Data

++++++++++++++++++++

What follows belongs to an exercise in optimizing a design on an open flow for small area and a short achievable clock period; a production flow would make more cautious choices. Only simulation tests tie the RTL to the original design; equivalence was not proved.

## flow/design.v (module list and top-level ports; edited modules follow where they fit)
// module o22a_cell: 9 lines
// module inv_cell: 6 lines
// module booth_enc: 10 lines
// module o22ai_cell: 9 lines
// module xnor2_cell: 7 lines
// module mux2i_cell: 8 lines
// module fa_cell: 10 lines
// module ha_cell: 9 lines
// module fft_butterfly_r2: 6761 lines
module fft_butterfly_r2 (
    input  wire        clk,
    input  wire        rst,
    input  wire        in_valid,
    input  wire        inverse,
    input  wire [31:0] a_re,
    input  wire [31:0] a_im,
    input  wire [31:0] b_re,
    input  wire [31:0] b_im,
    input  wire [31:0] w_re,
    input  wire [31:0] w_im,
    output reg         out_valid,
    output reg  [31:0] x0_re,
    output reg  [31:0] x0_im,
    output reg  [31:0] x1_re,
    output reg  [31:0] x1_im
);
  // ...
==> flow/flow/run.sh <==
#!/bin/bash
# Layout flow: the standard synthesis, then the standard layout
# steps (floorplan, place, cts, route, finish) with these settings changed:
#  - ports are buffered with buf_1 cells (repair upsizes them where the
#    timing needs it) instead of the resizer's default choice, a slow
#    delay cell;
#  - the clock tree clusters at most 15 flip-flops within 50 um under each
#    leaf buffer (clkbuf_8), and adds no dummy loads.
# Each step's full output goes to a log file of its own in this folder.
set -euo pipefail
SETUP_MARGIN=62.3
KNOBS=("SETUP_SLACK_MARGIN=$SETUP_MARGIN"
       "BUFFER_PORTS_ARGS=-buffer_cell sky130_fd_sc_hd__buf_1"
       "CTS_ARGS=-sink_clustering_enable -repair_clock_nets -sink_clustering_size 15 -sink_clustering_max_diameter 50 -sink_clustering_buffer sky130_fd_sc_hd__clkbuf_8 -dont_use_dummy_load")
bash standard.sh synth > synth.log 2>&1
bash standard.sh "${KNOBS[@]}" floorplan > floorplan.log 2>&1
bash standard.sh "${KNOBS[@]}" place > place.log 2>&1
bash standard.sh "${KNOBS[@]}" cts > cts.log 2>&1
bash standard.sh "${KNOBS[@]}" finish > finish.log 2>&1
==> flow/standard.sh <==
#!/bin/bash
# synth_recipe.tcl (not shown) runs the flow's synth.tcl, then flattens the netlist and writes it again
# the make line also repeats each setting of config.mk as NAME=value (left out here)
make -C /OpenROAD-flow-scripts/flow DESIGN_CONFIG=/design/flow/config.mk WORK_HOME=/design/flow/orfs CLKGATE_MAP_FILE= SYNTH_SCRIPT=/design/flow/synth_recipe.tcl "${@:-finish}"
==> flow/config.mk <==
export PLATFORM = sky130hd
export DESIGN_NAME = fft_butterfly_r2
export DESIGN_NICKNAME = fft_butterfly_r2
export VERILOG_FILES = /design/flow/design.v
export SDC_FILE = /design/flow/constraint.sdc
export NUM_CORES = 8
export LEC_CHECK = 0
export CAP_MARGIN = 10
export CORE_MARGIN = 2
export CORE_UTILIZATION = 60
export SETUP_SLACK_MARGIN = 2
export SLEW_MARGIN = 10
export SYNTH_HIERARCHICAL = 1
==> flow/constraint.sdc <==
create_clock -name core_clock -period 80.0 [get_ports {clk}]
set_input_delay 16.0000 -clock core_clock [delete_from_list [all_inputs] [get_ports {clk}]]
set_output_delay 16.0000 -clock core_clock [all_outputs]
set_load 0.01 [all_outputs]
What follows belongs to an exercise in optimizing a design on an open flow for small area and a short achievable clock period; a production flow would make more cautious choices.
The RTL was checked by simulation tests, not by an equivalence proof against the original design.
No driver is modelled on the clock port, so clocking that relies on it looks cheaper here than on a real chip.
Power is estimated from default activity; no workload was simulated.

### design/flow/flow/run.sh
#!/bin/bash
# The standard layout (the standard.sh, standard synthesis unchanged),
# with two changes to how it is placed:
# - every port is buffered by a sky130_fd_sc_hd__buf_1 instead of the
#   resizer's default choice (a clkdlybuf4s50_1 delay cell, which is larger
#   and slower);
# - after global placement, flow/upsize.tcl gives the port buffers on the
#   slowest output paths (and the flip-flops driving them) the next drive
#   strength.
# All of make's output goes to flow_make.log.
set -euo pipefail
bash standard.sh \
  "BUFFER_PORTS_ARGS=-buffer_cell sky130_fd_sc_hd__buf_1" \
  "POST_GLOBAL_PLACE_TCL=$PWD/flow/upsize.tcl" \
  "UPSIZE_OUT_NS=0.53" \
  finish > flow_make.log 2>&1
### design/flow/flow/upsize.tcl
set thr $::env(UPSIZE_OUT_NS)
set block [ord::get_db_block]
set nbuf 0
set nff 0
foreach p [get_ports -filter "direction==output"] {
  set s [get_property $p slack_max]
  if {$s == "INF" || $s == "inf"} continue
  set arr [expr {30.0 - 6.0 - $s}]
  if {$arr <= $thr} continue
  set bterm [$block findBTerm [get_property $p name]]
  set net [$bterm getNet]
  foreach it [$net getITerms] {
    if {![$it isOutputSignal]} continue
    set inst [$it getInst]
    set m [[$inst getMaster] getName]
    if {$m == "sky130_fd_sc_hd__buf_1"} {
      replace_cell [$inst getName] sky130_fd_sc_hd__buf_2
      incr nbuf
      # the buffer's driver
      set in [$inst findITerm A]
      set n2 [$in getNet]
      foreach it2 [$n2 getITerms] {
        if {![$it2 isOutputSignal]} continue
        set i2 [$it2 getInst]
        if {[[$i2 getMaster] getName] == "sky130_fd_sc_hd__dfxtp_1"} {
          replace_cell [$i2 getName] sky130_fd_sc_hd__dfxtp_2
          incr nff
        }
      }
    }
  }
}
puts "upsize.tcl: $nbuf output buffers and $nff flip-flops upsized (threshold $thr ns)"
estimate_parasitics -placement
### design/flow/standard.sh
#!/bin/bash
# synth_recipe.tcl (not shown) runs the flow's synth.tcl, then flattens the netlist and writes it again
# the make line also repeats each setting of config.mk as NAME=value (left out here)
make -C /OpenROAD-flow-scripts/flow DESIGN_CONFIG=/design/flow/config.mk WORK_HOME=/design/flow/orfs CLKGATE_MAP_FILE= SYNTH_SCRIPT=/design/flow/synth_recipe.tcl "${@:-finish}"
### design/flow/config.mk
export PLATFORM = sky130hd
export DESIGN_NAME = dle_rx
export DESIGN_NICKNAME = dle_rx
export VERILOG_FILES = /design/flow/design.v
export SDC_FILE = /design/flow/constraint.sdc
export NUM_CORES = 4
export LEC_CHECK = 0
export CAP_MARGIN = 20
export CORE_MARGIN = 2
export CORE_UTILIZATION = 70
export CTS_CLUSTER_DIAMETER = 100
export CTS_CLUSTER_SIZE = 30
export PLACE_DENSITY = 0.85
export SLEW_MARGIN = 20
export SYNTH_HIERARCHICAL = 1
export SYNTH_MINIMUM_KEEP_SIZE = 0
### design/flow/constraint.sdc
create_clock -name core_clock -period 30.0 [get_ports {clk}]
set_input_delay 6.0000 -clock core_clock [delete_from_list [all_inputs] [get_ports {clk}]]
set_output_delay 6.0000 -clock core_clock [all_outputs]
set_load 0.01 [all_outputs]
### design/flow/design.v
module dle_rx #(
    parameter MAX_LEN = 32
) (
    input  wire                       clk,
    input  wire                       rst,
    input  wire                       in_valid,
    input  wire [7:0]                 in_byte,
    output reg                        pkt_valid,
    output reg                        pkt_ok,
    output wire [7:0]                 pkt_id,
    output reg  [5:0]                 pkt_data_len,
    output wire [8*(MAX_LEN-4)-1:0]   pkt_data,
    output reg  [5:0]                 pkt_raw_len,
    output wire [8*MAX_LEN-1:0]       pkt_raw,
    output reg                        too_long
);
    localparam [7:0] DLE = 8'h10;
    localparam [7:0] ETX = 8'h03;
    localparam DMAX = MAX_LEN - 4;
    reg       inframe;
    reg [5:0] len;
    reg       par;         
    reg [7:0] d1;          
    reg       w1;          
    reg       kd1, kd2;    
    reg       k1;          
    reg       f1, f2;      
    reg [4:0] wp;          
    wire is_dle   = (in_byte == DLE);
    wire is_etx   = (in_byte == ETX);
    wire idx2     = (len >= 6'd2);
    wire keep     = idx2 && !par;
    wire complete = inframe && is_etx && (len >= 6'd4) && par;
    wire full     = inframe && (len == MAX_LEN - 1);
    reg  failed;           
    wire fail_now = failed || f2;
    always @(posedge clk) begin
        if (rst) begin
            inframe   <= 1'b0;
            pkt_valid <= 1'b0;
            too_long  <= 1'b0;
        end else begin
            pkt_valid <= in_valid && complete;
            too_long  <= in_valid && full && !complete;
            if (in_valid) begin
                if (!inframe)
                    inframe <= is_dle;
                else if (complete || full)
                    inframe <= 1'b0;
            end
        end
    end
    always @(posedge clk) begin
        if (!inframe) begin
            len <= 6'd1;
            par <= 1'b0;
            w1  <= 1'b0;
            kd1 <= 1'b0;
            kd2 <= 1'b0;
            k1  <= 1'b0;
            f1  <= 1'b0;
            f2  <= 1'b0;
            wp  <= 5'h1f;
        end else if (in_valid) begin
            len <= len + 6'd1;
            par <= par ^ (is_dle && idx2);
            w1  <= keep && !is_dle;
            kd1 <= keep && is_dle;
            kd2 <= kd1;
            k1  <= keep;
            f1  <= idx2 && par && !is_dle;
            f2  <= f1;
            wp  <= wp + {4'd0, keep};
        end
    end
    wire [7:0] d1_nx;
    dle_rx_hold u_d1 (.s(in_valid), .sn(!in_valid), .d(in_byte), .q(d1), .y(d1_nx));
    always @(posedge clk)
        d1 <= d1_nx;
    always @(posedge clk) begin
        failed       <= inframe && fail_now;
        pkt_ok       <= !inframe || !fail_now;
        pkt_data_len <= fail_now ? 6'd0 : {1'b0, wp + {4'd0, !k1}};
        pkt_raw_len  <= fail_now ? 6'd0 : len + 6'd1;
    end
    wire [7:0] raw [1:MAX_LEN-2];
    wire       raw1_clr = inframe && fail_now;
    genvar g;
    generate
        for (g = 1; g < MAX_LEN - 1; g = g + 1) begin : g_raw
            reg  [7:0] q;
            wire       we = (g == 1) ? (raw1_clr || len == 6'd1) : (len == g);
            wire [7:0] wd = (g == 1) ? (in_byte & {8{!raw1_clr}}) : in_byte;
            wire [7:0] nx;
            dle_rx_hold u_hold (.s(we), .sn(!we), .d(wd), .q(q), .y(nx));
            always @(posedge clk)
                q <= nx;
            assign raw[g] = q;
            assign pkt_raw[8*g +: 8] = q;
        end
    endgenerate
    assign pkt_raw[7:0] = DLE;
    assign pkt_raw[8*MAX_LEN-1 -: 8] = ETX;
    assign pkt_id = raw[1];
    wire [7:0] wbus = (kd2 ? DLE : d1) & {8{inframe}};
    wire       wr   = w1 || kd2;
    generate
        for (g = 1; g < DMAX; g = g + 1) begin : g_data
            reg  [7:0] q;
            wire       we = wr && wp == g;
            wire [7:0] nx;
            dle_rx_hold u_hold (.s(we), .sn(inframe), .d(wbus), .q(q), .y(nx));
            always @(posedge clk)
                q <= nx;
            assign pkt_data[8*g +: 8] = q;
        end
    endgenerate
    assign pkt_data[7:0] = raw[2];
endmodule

++++++++++++++++++++

What is needed
The reply should hold only the lines from the beginning of the listing above through the line with "fa_cell: 10 lines", each one written exactly as it appears.

Response box
What follows belongs to an exercise in optimizing a design on an open flow for small area and a short achievable clock period; a production flow would make more cautious choices. Only simulation tests tie the RTL to the original design; equivalence was not proved.

## flow/design.v (module list and top-level ports; edited modules follow where they fit)
// module o22a_cell: 9 lines
// module inv_cell: 6 lines
// module booth_enc: 10 lines
// module o22ai_cell: 9 lines
// module xnor2_cell: 7 lines
// module mux2i_cell: 8 lines
// module fa_cell: 10 lines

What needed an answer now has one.